The difference between 감사하다 and 고맙다

Likely something that every learner of Korean has wondered at some time or another, today's post is an elucidation of the differences between 감사하다 and 고맙다.

When speaking purely of the way in which the two words are used, the difference can be summarized as follows: 감사하다 is generally used in more formal situation, while 고맙다 has a softer, more familiar sense. This does not imply that 고맙습니다 is rude or informal, to be sure. It simply does not sound quite as formal as 감사합니다.

From an etymological perspective, the two words differ fundamentally in that 감사하다 is based on Hanja (Chinese characters used in Korean) while 고맙다 is a purely Korean word. 감사하다 can be analyzed as 감사(感謝) + 하다, literally meaning "to feel (感) thanks (謝)." This final character 謝 (pronounced "사" in Korean and "xie4" in Chinese) is the same one used in the Chinese expression "xie xie (謝謝)," also meaning "thank you."

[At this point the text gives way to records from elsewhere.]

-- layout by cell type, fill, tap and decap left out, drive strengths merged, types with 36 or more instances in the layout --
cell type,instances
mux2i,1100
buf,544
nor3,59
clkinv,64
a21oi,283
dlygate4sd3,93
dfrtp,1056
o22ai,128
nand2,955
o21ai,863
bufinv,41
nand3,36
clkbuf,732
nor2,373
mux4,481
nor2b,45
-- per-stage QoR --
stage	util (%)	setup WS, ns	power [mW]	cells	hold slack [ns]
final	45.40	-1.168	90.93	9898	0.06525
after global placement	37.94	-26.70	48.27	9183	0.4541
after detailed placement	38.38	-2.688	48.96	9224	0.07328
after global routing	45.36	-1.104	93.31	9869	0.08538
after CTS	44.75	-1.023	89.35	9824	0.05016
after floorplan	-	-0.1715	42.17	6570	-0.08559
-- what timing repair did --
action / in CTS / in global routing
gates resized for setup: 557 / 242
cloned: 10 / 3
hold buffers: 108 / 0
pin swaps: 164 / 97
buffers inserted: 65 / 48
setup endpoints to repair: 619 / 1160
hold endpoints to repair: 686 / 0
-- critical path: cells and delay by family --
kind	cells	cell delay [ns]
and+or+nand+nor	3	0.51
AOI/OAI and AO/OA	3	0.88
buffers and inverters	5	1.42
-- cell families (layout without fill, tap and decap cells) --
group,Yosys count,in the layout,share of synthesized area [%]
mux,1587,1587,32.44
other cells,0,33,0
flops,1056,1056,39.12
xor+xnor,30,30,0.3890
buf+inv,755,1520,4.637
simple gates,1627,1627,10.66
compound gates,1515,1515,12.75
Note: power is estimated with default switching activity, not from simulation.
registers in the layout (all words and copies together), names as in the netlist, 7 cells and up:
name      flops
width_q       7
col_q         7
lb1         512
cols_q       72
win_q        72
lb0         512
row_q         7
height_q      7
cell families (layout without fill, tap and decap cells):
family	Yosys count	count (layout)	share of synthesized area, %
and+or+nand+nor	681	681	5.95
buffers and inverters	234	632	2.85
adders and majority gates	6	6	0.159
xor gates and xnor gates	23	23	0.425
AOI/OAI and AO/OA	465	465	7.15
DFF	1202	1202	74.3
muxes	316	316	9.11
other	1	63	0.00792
File: config.mk
export PLATFORM = sky130hd
export DESIGN_NAME = demux_1to2_buffered
export DESIGN_NICKNAME = d
export VERILOG_FILES = /design/src/rtl/demux_1to2_buffered.sv
export SDC_FILE = /design/constraint.sdc
export NUM_CORES = 1
export LEC_CHECK = 0
export ABC_AREA = 1
export CORE_UTILIZATION = 40
export DETAILED_ROUTE_END_ITERATION = 12
export GPL_ROUTABILITY_DRIVEN = 0
export PLACE_DENSITY = 0.65
export SLEW_MARGIN = 20
export SYNTH_ARGS = -nofsm -noshare
export SYNTH_HDL_FRONTEND = slang
export SYNTH_SLANG_ARGS = --single-unit
File: constraint.sdc
create_clock -name clk -period 2.7 [get_ports clk]
set_input_delay 0.54 -clock clk [delete_from_list [all_inputs] [get_ports clk]]
set_output_delay 0.54 -clock clk [all_outputs]
set_load 0.02 [all_outputs]
`config.mk`:
```
export PLATFORM = sky130hd
export DESIGN_NAME = apb_master_bridge
export DESIGN_NICKNAME = d
export VERILOG_FILES = /design/src/rtl/apb_pkg.sv /design/src/rtl/apb_lane_align.sv /design/src/rtl/apb_master_bridge.sv
export SDC_FILE = /design/constraint.sdc
export NUM_CORES = 1
export LEC_CHECK = 0
export CAP_MARGIN = 25
export CORE_MARGIN = 3
export CORE_UTILIZATION = 30
export CTS_BUF_LIST = sky130_fd_sc_hd__clkbuf_4 sky130_fd_sc_hd__clkbuf_8 sky130_fd_sc_hd__clkbuf_16
export DETAILED_ROUTE_END_ITERATION = 6
export GPL_ROUTABILITY_DRIVEN = 0
export SLEW_MARGIN = 10
export SYNTH_ARGS = -nofsm -noshare
export SYNTH_HDL_FRONTEND = slang
export SYNTH_HIERARCHICAL = 1
export SYNTH_SLANG_ARGS = --single-unit
```
`constraint.sdc`:
```
create_clock -name PCLK -period 1.8 [get_ports PCLK]
set_input_delay 0.36 -clock PCLK [delete_from_list [all_inputs] [get_ports PCLK]]
set_output_delay 0.36 -clock PCLK [all_outputs]
set_load 0.02 [all_outputs]
```
`src/rtl/apb_pkg.sv`:
```
// APB master bridge shared definitions:
// FSM encoding, transfer sizes and the alignment check.
package apb_pkg;

    localparam logic [1:0] ST_IDLE   = 2'd0;
    localparam logic [1:0] ST_SETUP  = 2'd1;
    localparam logic [1:0] ST_ACCESS = 2'd2;
    localparam logic [1:0] ST_FAULT  = 2'd3;

    localparam logic [1:0] SIZE_BYTE  = 2'd0;
    localparam logic [1:0] SIZE_HALF  = 2'd1;
    localparam logic [1:0] SIZE_WORD  = 2'd2;
    localparam logic [1:0] SIZE_DWORD = 2'd3;

    function automatic int strb_width(input int data_w);
        return data_w / 8;
    endfunction

    // Too wide for the bus, or address not a multiple of the access size.
    function automatic logic is_misaligned(
        input logic [2:0] addr_lo,
        input logic [1:0] size,
        input logic [1:0] max_size
    );
        logic [2:0] mask;
        mask = 3'((4'd1 << size) - 4'd1);
        return (size > max_size) || ((addr_lo & mask) != 3'd0);
    endfunction

endpackage

```
`src/rtl/apb_lane_align.sv`:
```
// Byte-lane steering: write strobes, write data replication
// and right-aligned, zero-extended read data extraction.
module apb_lane_align #(
    parameter int DATA_W = 32
) (
    input  logic [1:0]                  wr_size,
    input  logic [$clog2(DATA_W/8)-1:0] wr_lane,
    input  logic                        wr_en,
    input  logic [DATA_W-1:0]           wdata,
    input  logic [1:0]                  rd_size,
    input  logic [$clog2(DATA_W/8)-1:0] rd_lane,
    input  logic [DATA_W-1:0]           prdata,
    output logic [DATA_W/8-1:0]         strb,
    output logic [DATA_W-1:0]           pwdata,
    output logic [DATA_W-1:0]           rdata
);

    localparam int STRB_W = DATA_W / 8;

    logic [3:0]        wr_nb;
    logic [3:0]        rd_nb;
    logic [DATA_W-1:0] shifted;

    always_comb begin
        wr_nb   = 4'd1 << wr_size;
        rd_nb   = 4'd1 << rd_size;
        shifted = prdata >> {rd_lane, 3'b000};
        strb    = '0;
        pwdata  = '0;
        rdata   = '0;
        for (int i = 0; i < STRB_W; i++) begin
            strb[i] = wr_en && (i >= int'(wr_lane))
                      && (i < int'(wr_lane) + int'(wr_nb));
            pwdata[8*i +: 8] = wdata[8*(i & (int'(wr_nb) - 1)) +: 8];
            rdata[8*i +: 8]  = (i < int'(rd_nb)) ? shifted[8*i +: 8] : 8'h00;
        end
    end

endmodule

```
`src/rtl/apb_master_bridge.sv`:
```
// APB4 master bridge: core valid/ready requests to APB transfers
// with lane steering, PSLVERR/timeout reporting and misalign faults.
module apb_master_bridge
    import apb_pkg::*;
#(
    parameter int ADDR_W  = 32,
    parameter int DATA_W  = 32,
    parameter int TIMEOUT = 16
) (
    input  logic                PCLK,
    input  logic                PRESETn,
    input  logic                req_valid,
    output logic                req_ready,
    input  logic                req_write,
    input  logic [ADDR_W-1:0]   req_addr,
    input  logic [1:0]          req_size,
    input  logic [DATA_W-1:0]   req_wdata,
    output logic                rsp_valid,
    output logic [DATA_W-1:0]   rsp_rdata,
    output logic                rsp_err,
    output logic                PSEL,
    output logic                PENABLE,
    output logic                PWRITE,
    output logic [ADDR_W-1:0]   PADDR,
    output logic [DATA_W-1:0]   PWDATA,
    output logic [DATA_W/8-1:0] PSTRB,
    input  logic                PREADY,
    input  logic                PSLVERR,
    input  logic [DATA_W-1:0]   PRDATA
);

    localparam int STRB_W = strb_width(DATA_W);
    localparam int OFF_W  = $clog2(STRB_W);
    localparam int CNT_W  = (TIMEOUT > 0) ? $clog2(TIMEOUT + 1) : 1;
    localparam logic [1:0]       MAX_SIZE = 2'(OFF_W);
    localparam logic [CNT_W-1:0] CNT_MAX  = CNT_W'(TIMEOUT);

    logic [1:0]        state;
    logic [1:0]        state_nxt;
    logic [1:0]        size_q;
    logic [STRB_W-1:0] strb_q;
    logic [STRB_W-1:0] strb_nxt;
    logic [DATA_W-1:0] pwdata_nxt;
    logic [DATA_W-1:0] rdata_ext;
    logic [CNT_W-1:0]  wait_cnt;
    logic              accept;
    logic              misalign;
    logic              timed_out;
    logic              done;

    apb_lane_align #(.DATA_W(DATA_W)) u_align (
        .wr_size (req_size),
        .wr_lane (req_addr[OFF_W-1:0]),
        .wr_en   (req_write),
        .wdata   (req_wdata),
        .rd_size (size_q),
        .rd_lane (PADDR[OFF_W-1:0]),
        .prdata  (PRDATA),
        .strb    (strb_nxt),
        .pwdata  (pwdata_nxt),
        .rdata   (rdata_ext)
    );

    assign misalign  = is_misaligned(req_addr[2:0], req_size, MAX_SIZE);
    assign timed_out = (TIMEOUT > 0) && !PREADY && (wait_cnt == CNT_MAX);
    assign done      = (state == ST_ACCESS) && (PREADY || timed_out);
    assign req_ready = PRESETn && ((state == ST_IDLE) || (state == ST_FAULT) || done);
    assign accept    = req_valid && req_ready;
    assign PSEL      = (state == ST_SETUP) || (state == ST_ACCESS);
    assign PENABLE   = (state == ST_ACCESS);
    assign PSTRB     = PSEL ? strb_q : '0;

    always_comb begin
        case (state)
            ST_SETUP:  state_nxt = ST_ACCESS;
            ST_ACCESS: state_nxt = done ? ST_IDLE : ST_ACCESS;
            default:   state_nxt = ST_IDLE;
        endcase
        if (accept) state_nxt = misalign ? ST_FAULT : ST_SETUP;
    end

    always_ff @(posedge PCLK or negedge PRESETn) begin
        if (!PRESETn) begin
            state     <= ST_IDLE;
            PADDR     <= '0;
            PWRITE    <= 1'b0;
            PWDATA    <= '0;
            strb_q    <= '0;
            size_q    <= '0;
            wait_cnt  <= '0;
            rsp_valid <= 1'b0;
            rsp_err   <= 1'b0;
            rsp_rdata <= '0;
        end else begin
            state <= state_nxt;
            if (accept && !misalign) begin
                PADDR  <= req_addr;
                PWRITE <= req_write;
                PWDATA <= pwdata_nxt;
                strb_q <= strb_nxt;
                size_q <= req_size;
            end
            if (state == ST_SETUP) begin
                wait_cnt <= '0;
            end else if (state == ST_ACCESS && !PREADY && wait_cnt != CNT_MAX) begin
                wait_cnt <= wait_cnt + 1'b1;
            end
            rsp_valid <= done || (state == ST_FAULT);
            // PSLVERR only counts on the PREADY cycle.
            rsp_err   <= (state == ST_FAULT) || timed_out || (done && PREADY && PSLVERR);
            rsp_rdata <= (done && PREADY && !PSLVERR && !PWRITE) ? rdata_ext : '0;
        end
    end

endmodule
```
==> results of run 1 <==
==> synth_stat cells (all sizes together) <==
cell | number | share of area [%]
ha | 7 | 1.5
fa | 1 | 0.35
clkbuf | 6 | 0.41
nor4b | 1 | 0.41
a211oi | 16 | 2.1
a221oi | 1 | 0.26
inv | 12 | 0.78
buf | 27 | 4.0
or2 | 2 | 0.22
nand3b | 1 | 0.13
nor3 | 4 | 0.35
a21oi | 4 | 0.35
xor2 | 2 | 0.30
nor2 | 19 | 1.6
a311oi | 1 | 0.26
o21ai | 9 | 0.78
nor3b | 1 | 0.13
mux2i | 18 | 3.1
o21a | 1 | 0.13
o31a | 1 | 0.15
nor2b | 15 | 1.6
nand3 | 3 | 0.26
mux2 | 87 | 22
a31oi | 1 | 0.11
and3b | 1 | 0.15
mux4 | 7 | 2.7
xnor2 | 2 | 0.30
a22o | 1 | 0.30
nand2b | 9 | 0.98
and4bb | 1 | 0.28
dfrtp | 112 | 49
and2 | 40 | 4.4
nand2 | 14 | 0.91
o211a | 1 | 0.17
o22ai | 1 | 0.11
==> worst min-delay path by stage <==
stage | startpoint | endpoint | slack (ps)
floorplan | PRESETn | PADDR[0] | 60
global placement | PADDR[15] | PADDR[15] | 490
detailed placement | PADDR[13] | PADDR[13] | 490
CTS | PRESETn | PADDR[11] | 180
global route | PRESETn | rsp_rdata[21] | 200
finish | PRESETn | PADDR[14] | 150
==> cells by family after synthesis <==
family / synth area share (%)
buffers and inverters: 5.18
adders and majority gates: 1.87
AOI/OAI and AO/OA: 4.72
xor gates and xnor gates: 0.609
DFF: 48.7
and+or+nand+nor: 11.4
muxes: 27.5
==> what timing repair did <==
action                     in CTS  in global routing
buffers inserted                3                  3
gates cloned                    0                  0
setup endpoints to repair      78                 80
resized for setup              42                 13
pin swaps                       1                  1
==> stage by stage <==
stage                     hold slack (ps)  instance area [sq um]  std cells
after floorplan                      64.4                   5840        429
after global placement                491                   8400        883
after global routing                  201                   8750        903
final                                 154                   8750        903
after detailed placement              492                   8400        883
after CTS                             178                   8700        900
==> area by class of cell <==
cell class                      count  area, sq um  area share, %
Antenna cell                        1         2.50         0.0286
Clock buffer                        9          225           2.57
Clock inverter                      5         50.0          0.572
Inverter                           12         45.0          0.515
Multi-Input combinational cell    272         2710           31.0
Sequential cell                   112         2800           32.0
Tap cell                          229          287           3.28
Timing Repair Buffer              263         2630           30.0
==> sequential cells by signal (all words and copies together) (netlist names) <==
signal     count
PADDR         32
size_q         2
PWRITE         1
strb_q         4
rsp_err        1
rsp_valid      1
state          2
PWDATA        32
wait_cnt       5
rsp_rdata     32
==> critical path: cells and delay by family (launching register included) <==
kind	cells	cell delay (ps)
AOI/OAI and AO/OA	1	260
buffers and inverters	4	490
DFF	1	350
and+or+nand+nor	2	350
adders and majority gates	1	190
muxes	1	300
==> routing by layer <==
| metal | vias to the layer above | track usage (%) | wire length [um] |
|---|---|---|---|
| li1 | 1953 | - | - |
| met1 | 2051 | 20.9 | 6810 |
| met2 | 101 | 27.3 | 8580 |
| met3 | 13 | 3.24 | 671 |
| met4 | 0 | 4.22 | 211 |
| met5 | - | 0 | 0 |
==> power breakdown <==
| group | internal [W] | total (W) | switching [W] | leakage (nW) |
|---|---|---|---|---|
| logic | 0.00369 | 0.00645 | 0.00277 | 2.32 |
| registers | 0.00339 | 0.00394 | 0.000557 | 1.42 |
| clock network | 0.00106 | 0.00196 | 0.000908 | 0.141 |
==> results by group, run 1 <==
Global routing
  • Initial antenna violation count: 1
  • Number of global-route vias before repair: 4597
  • Largest net degree at the start of global routing: 63
  • First-pass GRT wire length: 25900 um
  • Total grt overflow: 0
  • GRT Overall Usage: 16.0%

Setup path
  • Max incr delay on CP: 350 ps
  • CP cell instances: inv_1, ha_1, and4bb_4, buf_4, o31a_1, nor2b_4, buf_12, buf_12, mux2_4
  • Slowest stage cell, crit path: dfrtp_1
  • Reg2reg start: wait_cnt[0]
  • Reg2Reg Setup Slack: -250 ps
  • Element type at the critical path end: register
  • Worst setup path startpoint: wait_cnt[0]
  • Req. time, crit path: 2030 ps
  • R2R cell count: 9
  • CP endpoint: PWDATA[0]
  • R2R Path End: PWDATA[0]
  • Crit path max fanout: 11
  • Worst setup SP type: register
  • Crit path DAT: 2280 ps
  • CP most frequent cell: buf_12
  • Kind of critical path: reg -> reg

Clocking
  • CTS Root Cell: clkbuf_16
  • Clk sinks: 112
  • Longest Clk Path Bufs: 2
  • CTS tree: yes
  • CTS buffer count: 9
  • Later-pin clock latency in the skew report: 350 ps
  • H-tree depth: 3
  • Worst-path clk slew: 70 ps
  • CTS Hold Buffers Added: 0

Floorplan
  • Top-Level Pins: 210
  • Rows: 49
  • Core ar.: 18400 sq um
  • Die Y: 144 um
  • Effective utilization at floorplan: 31.3%
  • Die area: 20900 sq um
  • Horiz. Die Dim: 144 um

Power and ir drop
  • Pwr dens: 1410 nW/um^2
  • Total power: 0.0124 W
  • Maximum vdd drop: 750 uV
  • Pleak: 3.88 nW

Synth
  • Post-Syn Area per Cell: 13.4 sq um
  • Post-Syn Area: 5750 sq um
  • Post-Syn Instances: 429
  • Syn. warnings: 6
  • Post-synthesis cell type count: 42
  • Syn_nets: 541
  • Register area share after synthesis: 48.7%
  • FF+latch count, synth: 112

Run status
  • Status: complete, but fails checks
  • Violated checks: setup timing

Timing
  • Final Hold Vio Count: 0
  • Fin crit period: 2050 ps
  • Period utilization: 114%
  • Final setup vio count: 72
  • Slew Viols, Final: 0
  • Post-route setup slack: -249 ps
  • Slew margin rel.: 47.0%
  • Fmax: 488 MHz
  • RSZ-0062 raised after global routing: true
  • Setup Skew: 7.26 ps
  • Worst-Margin Slew: 796 ps
  • Setup TNS: -15710 ps

Layout
  • Area grow syn2layout: 52.2%
  • Nets: 782
  • Ratio of cells with drive above 1 in the final layout: 27.0%
  • Most common cell after layout, fill and taps aside: clkdlybuf4s50_1
  • Layout fillers: 1663
  • Most frequent cells in the layout: clkdlybuf4s50_1, dfrtp_1, mux2_4, buf_4, and2_1
  • Final Util: 47.6%

Hold path
  • Hold WC Path Type: in -> async

Placement
  • Pre-CTS WS: -787 ps
  • Post-DP HPWL: 12200 um
  • I/O Buffers: 209

Drt
  • Initial DRT Pass Iterations: 5
  • Avg Vias per Cell: 4.56
  • Routed wire length: 16300 um
  • Via count: 4118
  • WL per Instance: 18.0 um
  • Routed Antenna Nets: 0
  • DRT iter0 DRCs: 136
  • Drt drc: 0

Job
  • Maxcap violations: 0
Power figures use the tool's default switching activity.
==> run 2: changes to the inputs <==
CORE_ASPECT_RATIO = 1.25   (was not set)
==> results by group, run 2 (synthesized netlist as in run 1, its figures left out) <==
Run status
  • Status: complete, but fails checks
  • Violated checks: setup timing

Setup path
  • Reg2reg start: state[1]
  • R2R cell count: 7 (-2)
  • Max incr delay on CP: 420 ps (+70 ps)
  • Worst setup SP type: register
  • CP cell instances: ha_4, o211a_1, o31a_1, nor2b_4, buf_12, buf_12, mux2_4
  • Slowest stage cell, crit path: dfrtp_1
  • Reg2Reg Setup Slack: -260 ps (about the same)
  • Req. time, crit path: 2020 ps (about the same)
  • Crit path max fanout: 14 (+3)
  • R2R Path End: PADDR[26]
  • Crit path DAT: 2280 ps (about the same)
  • CP bufs+invs: 2 (-2)
  • Kind of critical path: reg -> reg
  • Element type at the critical path end: register
  • CP most frequent cell: buf_12
  • CP delay by family, top: flip-flops

Layout
  • ANT cells: 0 (-1)
  • Fin area: 8780 sq um (+0.37%)
  • Ratio of cells with drive above 1 in the final layout: 27.0% (-0.068 points)
  • Area grow syn2layout: 52.7%
  • Most common cell after layout, fill and taps aside: clkdlybuf4s50_1
  • Top Registers: PADDR (32), PWDATA (32), rsp_rdata (32)
  • Nets: 778 (-0.51%)
  • Final Util: 46.8% (-0.80 points)
  • Most frequent cells in the layout: clkdlybuf4s50_1, dfrtp_1, mux2_4, and2_1, buf_4
  • Layout fillers: 1719 (+3.4%)

Drt
  • WL per Instance: 17.4 um (-3.5%)
  • Initial DRT Pass Iterations: 4 (-1)
  • Routed Antenna Nets: 0 (unchanged)
  • Via count: 4105 (-0.32%)
  • DRT iter0 DRCs: 163 (+20%)
  • Routed wire length: 15700 um (-3.5%)
  • Avg Vias per Cell: 4.55 (-0.32%)
  • Drt drc: 0 (unchanged)

Power and ir drop
  • Maximum vdd drop: 960 uV (+28%)
  • Clock share of power: 18.6% (+2.7 points)
  • Internal: 0.00842 W (+3.6%)
  • Combinational power share: 50.6% (-1.6 points)
  • Sequential share of power: 30.9% (-1.0 points)
  • Total power: 0.0126 W (+2.3%)
  • Switching power share of the total: 33.4% (-0.82 points)
  • Psw: 0.00423 W (-0.14%)
  • Pwr dens: 1440 nW/um^2 (+1.9%)
  • Pleak: 3.87 nW (-0.12%)

Clocking
  • Later-pin clock latency in the skew report: 360 ps (about the same)
  • Clk sinks: 112 (unchanged)
  • Worst-path clk slew: 80 ps (about the same)
  • H-tree depth: 3 (unchanged)
  • CTS Root Cell: clkbuf_16
  • CTS buffer count: 9 (unchanged)
  • CTS tree: yes
  • CTS Hold Buffers Added: 0 (unchanged)
  • Longest Clk Path Bufs: 2 (unchanged)

Placement
  • Placed Area: 8350 sq um (-0.55%)
  • I/O Buffers: 209 (unchanged)
  • Post-DP HPWL: 11700 um (-4.2%)

Timing
  • Slew Viols, Final: 0 (unchanged)
  • Fmax: 487 MHz (-0.32%)
  • RSZ-0062 raised after global routing: true
  • Final Hold Vio Count: 0 (unchanged)
  • Fin crit period: 2060 ps (+6.55 ps)
  • Slew margin rel.: 56.6% (+9.6 points)
  • Setup Skew: 13.4 ps (+6.12 ps)
  • Period utilization: 114% (+0.36 points)
  • Post-route setup slack: -255 ps (-6.55 ps)
  • Worst-Margin Slew: 651 ps (-145 ps)
  • Final setup vio count: 76 (+5.6%)

Floorplan
  • Horiz. Die Dim: 130 um (-10%)
  • Die area: 20900 sq um (about the same)
  • Core ar.: 18800 sq um (+2.1%)
  • Die Y: 161 um (+11%)
  • Rows: 56 (+14%)
  • Effective utilization at floorplan: 30.6% (-0.64 points)
  • Top-Level Pins: 210 (unchanged)

Global routing
  • Number of global-route vias before repair: 4508 (-1.9%)
  • GRT Overall Usage: 15.0% (-1.0 points)
  • First-pass GRT wire length: 24800 um (-4.2%)
  • Initial antenna violation count: 1 (unchanged)
  • Total grt overflow: 0 (unchanged)
  • Largest net degree at the start of global routing: 115 (+83%)

Job
  • Maxcap violations: 0 (unchanged)

Hold path
  • Hold WC Path Type: in -> async
-- run 2: changes by cell type in the layout (fill, tap and decap cells not counted), moves of 2 or more --
cell           previous run  this run
buf_12                   10         8
buf_4                    47        39
buf_6                     3         8
bufinv_16                 1         3
clkbuf_4                  0         2
clkinv_2                  4         0
clkinvlp_4                0         2
dlygate4sd2_1             3         1
-- run 2: routing by layer --
layer  up-vias  global-route usage (%)  wire [um]
li1       1940                       -          -
met1      2017                    19.2       6640
met2       119                    24.4       7750
met3        27                    3.43        828
met4         2                    6.19        467
met5         -                       0         13
-- run 2: stage by stage --
stage | std cells | hold WS [ps] | setup TNS, ps | worst slack, ps
finish | 903 | 162 | -15880 | -255
global route | 903 | 253 | -20360 | -314
CTS | 901 | 243 | -15190 | -238
detailed placement | 881 | 492 | -41570 | -807
global placement | 881 | 493 | -42010 | -728
floorplan | 429 | 64.4 | -11880 | -290
-- run 2: power by group through the flow --
stage	logic [W]	clock network [W]	registers, W
6_report	0.00640	0.00235	0.00390
5_1_grt	0.00679	0.00252	0.00403
4_1_cts	0.00642	0.00241	0.00392
3_5_place_dp	0.00637	0	0.00394
3_3_place_gp	0.00629	0	0.00392
2_1_floorplan	0.00274	0	0.00485
-- run 2: timing repair --
action | 4_1_cts | 5_1_grt
gates cloned | 0 | 0
setup endpoints to repair | 79 | 80
pin swaps | 6 | 4
resized for setup | 44 | 14
buffers inserted | 4 | 2
-- run 2: cell type report --
cell class / count / area (sq um) / share of cell area (%)
Tap cell: 232 / 290 / 3.31
Sequential cell: 112 / 2800 / 31.9
Clock inverter: 5 / 105 / 1.20
Clock buffer: 11 / 240 / 2.74
Multi-Input combinational cell: 272 / 2700 / 30.8
Inverter: 12 / 45.0 / 0.513
Timing Repair Buffer: 259 / 2590 / 29.6
-- run 2: worst max path at each step --
stage                     start   endpoint  depth (start not counted)
global route           state[1]   PADDR[3]                          7
CTS                 wait_cnt[0]  req_ready                          7
global placement    req_size[1]  strb_q[0]                          9
finish                 state[1]  PADDR[26]                          7
detailed placement  req_size[1]  strb_q[0]                          9
floorplan           req_size[1]  strb_q[0]                          9
-- run 2: worst register-to-register path, delay by kind of cell, from the launching register on --
kind	cells	cell delay, ps
compound gates	2	370
fa+ha+maj	1	290
buf+inv	2	350
flops	1	420
mux	1	320
simple gates	1	190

고맙다 can be analyzed as 곰 + 압다 (adjectival affix), where 곰 is the Korean word for bear. 곰/ 고마 (cf. Japanese "kuma" 熊) refers to a god or respect in general. The original sense of the word 고맙다 was "to receive god's blessing, to be respected," and the word assumed the meaning of "to be thankful" beginning in the 18th century. In ancient times, bears were seen as divinely powerful animals, as is evident from the legendary story of Dangun founding Korea, according to which Dangun's mother was originally a bear (熊女 lit. "bear woman") who was impregnated by Hwanung, the son of the sky god himself. Bearing all of these previous meanings in mind, the original meaning of "고맙습니다" appears to have been closer to "may a bear bless you" than "thank you."

백문식. 우리말 어원 사전. 1st ed. 서울: 도서출판 박이정, 2014. Print.